(334j) Impact of Oleic Acid, the Degradation Product of the Excipient Polysorbate 80, on the Interfacial Composition in High Concentration Monoclonal Antibody Formulations

The adsorption of monoclonal antibodies (mAbs) to air/water interfaces is a well-recognized pathway for aggregation and particle formation in therapeutic protein formulations. Surfactants such as polysorbate 80 (PS80) are commonly employed as excipients to mitigate this risk by preferentially occupying the air–water interface. However, in high-concentration protein formulations, PS80 is more susceptible to enzymatic degradation, leading to the release of surface-active fatty acid byproducts such as oleic acid (OA). Despite the wide-spread use of PS80 as an excipient, the interfacial role of OA in the competitive adsorption of PS80 and mAb remains poorly characterized. In this study, we investigate how OA influences interfacial composition and competitive adsorption in monoclonal antibody (mAb) formulations across a range of polysorbate 80 (PS80) concentrations.

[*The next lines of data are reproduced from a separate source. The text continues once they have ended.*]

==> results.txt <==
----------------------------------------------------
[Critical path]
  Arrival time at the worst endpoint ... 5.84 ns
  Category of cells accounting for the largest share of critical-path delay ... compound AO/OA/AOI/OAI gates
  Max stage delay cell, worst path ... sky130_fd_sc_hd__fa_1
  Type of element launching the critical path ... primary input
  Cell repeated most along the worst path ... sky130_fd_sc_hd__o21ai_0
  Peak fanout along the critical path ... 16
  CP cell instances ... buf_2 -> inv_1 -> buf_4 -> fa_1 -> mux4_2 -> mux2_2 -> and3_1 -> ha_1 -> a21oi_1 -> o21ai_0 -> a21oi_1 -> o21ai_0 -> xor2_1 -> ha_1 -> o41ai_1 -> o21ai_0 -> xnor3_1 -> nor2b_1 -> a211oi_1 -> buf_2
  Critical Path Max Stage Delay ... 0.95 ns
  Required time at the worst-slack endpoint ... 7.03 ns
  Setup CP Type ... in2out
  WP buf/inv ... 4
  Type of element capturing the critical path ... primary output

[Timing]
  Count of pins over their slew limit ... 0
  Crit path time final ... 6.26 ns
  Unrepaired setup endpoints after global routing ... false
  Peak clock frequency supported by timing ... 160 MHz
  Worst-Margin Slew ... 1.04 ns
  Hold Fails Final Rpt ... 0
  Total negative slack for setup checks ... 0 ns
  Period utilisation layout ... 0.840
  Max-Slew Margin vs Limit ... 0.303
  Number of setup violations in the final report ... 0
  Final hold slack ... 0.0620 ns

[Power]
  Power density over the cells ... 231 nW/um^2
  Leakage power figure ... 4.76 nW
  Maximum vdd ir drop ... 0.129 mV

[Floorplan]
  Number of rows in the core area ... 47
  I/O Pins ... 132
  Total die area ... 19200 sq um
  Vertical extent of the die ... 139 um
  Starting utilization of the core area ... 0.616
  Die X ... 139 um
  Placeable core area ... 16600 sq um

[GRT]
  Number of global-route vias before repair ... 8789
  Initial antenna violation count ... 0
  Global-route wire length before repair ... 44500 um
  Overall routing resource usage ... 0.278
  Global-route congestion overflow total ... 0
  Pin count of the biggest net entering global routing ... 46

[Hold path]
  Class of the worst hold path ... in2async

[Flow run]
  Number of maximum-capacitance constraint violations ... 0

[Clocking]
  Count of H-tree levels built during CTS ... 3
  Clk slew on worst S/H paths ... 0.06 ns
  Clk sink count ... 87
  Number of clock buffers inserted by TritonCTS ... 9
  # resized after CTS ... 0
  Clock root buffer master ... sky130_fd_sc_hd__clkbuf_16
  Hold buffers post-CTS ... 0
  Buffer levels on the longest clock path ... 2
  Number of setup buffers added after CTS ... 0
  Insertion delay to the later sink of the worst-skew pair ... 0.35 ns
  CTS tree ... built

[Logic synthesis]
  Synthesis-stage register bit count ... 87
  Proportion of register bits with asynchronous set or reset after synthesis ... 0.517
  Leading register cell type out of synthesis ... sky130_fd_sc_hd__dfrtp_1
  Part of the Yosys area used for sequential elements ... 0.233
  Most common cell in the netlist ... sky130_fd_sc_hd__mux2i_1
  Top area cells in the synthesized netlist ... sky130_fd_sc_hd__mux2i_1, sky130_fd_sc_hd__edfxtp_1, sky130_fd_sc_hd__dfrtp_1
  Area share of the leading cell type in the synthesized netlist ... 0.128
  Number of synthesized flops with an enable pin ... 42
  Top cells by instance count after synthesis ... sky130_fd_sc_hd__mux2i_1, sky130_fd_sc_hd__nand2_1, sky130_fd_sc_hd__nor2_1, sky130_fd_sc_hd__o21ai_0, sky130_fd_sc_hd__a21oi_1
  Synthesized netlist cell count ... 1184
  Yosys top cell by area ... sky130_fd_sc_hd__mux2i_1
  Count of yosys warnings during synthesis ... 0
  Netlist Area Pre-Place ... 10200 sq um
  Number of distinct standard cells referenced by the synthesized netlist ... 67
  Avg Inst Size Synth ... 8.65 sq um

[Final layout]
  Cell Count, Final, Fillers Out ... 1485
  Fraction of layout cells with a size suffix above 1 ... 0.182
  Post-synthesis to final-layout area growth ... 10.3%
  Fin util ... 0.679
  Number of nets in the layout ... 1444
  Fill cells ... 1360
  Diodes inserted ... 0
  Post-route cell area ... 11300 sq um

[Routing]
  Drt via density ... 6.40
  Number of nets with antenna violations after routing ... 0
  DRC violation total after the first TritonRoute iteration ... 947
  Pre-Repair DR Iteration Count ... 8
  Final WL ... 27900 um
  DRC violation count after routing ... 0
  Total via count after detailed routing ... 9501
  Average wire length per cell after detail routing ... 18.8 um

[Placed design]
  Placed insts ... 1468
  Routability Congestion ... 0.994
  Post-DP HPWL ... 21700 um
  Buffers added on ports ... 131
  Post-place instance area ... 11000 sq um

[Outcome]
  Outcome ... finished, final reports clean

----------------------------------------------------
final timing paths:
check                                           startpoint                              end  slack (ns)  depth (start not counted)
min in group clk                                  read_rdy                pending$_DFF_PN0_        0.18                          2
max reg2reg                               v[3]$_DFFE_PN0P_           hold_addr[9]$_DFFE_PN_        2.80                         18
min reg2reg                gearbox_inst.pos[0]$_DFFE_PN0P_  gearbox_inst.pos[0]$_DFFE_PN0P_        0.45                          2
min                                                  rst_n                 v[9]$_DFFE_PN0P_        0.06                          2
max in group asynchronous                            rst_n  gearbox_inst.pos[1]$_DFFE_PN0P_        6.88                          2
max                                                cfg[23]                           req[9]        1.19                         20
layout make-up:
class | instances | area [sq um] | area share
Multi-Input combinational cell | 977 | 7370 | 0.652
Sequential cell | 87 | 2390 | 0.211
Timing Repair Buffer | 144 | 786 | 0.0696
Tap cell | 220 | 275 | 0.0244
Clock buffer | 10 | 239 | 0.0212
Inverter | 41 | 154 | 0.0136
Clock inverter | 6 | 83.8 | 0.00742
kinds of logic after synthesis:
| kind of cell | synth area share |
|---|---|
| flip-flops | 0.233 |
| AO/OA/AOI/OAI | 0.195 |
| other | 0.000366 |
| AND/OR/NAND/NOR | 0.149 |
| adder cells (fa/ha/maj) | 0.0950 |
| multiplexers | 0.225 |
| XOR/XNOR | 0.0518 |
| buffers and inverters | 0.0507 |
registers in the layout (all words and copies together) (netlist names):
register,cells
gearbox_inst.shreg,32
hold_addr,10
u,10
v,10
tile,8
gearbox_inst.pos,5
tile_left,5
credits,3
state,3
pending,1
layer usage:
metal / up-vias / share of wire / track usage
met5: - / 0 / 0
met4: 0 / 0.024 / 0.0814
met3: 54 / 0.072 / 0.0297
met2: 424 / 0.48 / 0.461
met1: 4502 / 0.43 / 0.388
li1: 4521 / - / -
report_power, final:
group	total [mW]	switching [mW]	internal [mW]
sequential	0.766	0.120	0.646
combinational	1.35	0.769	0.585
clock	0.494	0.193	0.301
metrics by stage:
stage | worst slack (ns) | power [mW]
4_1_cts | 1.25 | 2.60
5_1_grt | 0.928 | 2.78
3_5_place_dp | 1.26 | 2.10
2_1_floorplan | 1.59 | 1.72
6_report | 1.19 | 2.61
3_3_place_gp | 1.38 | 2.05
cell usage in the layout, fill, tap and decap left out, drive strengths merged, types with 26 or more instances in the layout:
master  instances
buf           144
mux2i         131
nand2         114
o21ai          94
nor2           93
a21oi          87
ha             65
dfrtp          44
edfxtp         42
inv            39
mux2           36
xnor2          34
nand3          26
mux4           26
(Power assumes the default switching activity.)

First, in separate experiments of mixtures of only PS80 and OA, when PS80 is above its critical micelle concentration (CMC), the PS80 micelles accommodate OA added to the solution to form mixed PS80-OA micelles. These mixed micelles adsorb to the air/water interface, forming a mixed monolayer that significantly lowers the equilibrium surface tension relative to solutions of only PS80. In addition, for fixed PS80 concentration above the CMC, the rate of tension reduction increases with an increase in the OA concentration. X-ray reflectivity measurements confirm the monolayers consist of both PS80 and OA, with the OA composition increasing with its bulk concentration.

In mixtures of mAb and only PS80, a critical concentration exists for which the interface is “protected” from mAb adsorption, i.e. the dynamic and equilibrium tensions of the mixture are identical to the PS80 only solutions. When OA is added to these already protecting formulations, surface tension and x-ray reflectivity measurements confirm the interface remains protected with mixed monolayers of PS80 and OA. Importantly, the addition of OA to the protecting PS80 formulation allows for more rapid reductions in tension.

In pharmaceutical practice, the PS80 enzymatically degrades in-situ. We examine the case in which for a given mAb concentration, the PS80 concentration initially protects the interface from mAb adsorption. To simulate degradation, we examine mixtures with increasingly lower concentrations of PS80 and increasingly higher concentration of OA. We find that the presence of OA, even for reducing concentrations of PS80, continues to protect the surface. However, at a critical mixture concentration, the PS80/OA mixture cannot protect the interface from mAb adsorption. These measurements of loss of protection provide a guide for the initial concentrations of PS80 necessary to protect the interface over extended times of degradation. The findings underscore the need to account for PS80 degradation products in the design of stable, high-concentration therapeutic formulations.